▸ Data section:
### config.mk
export PLATFORM = sky130hd
export DESIGN_NAME = frbs_sequencer
export DESIGN_NICKNAME = d
export VERILOG_FILES = /design/src/frbs_pkg.sv /design/src/frbs_tmr_if.sv /design/src/frbs_timer.sv /design/src/frbs_sequencer.sv
export SDC_FILE = /design/constraint.sdc
export NUM_CORES = 1
export LEC_CHECK = 0
export ABC_CLOCK_PERIOD_IN_PS = 4200
export BUFFER_PORTS_ARGS = -buffer_cell sky130_fd_sc_hd__buf_4
export CAP_MARGIN = 30
export CORE_MARGIN = 3
export CORE_UTILIZATION = 55
export DETAILED_ROUTE_END_ITERATION = 12
export PLACE_DENSITY_LB_ADDON = 0.2
export SETUP_SLACK_MARGIN = 0.02
export SYNTH_ARGS = -nofsm -noshare
export SYNTH_HDL_FRONTEND = slang
export SYNTH_HIERARCHICAL = 1
export SYNTH_SLANG_ARGS = --single-unit
### constraint.sdc
create_clock -name i_mclk -period 4.2 [get_ports i_mclk]
set_clock_uncertainty 0.1 [all_clocks]
set_input_delay 1.05 -clock i_mclk [delete_from_list [all_inputs] [get_ports i_mclk]]
set_output_delay 1.05 -clock i_mclk [all_outputs]
set_load 0.03 [all_outputs]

▸ Exercise objective:
Starting with the line that holds "set_clock_uncertainty 0.1 [all_clocks]", copy every line through the end of the data above. Reproduce them exactly, with no other material.

▸ Written solution:
set_clock_uncertainty 0.1 [all_clocks]
set_input_delay 1.05 -clock i_mclk [delete_from_list [all_inputs] [get_ports i_mclk]]
set_output_delay 1.05 -clock i_mclk [all_outputs]
set_load 0.03 [all_outputs]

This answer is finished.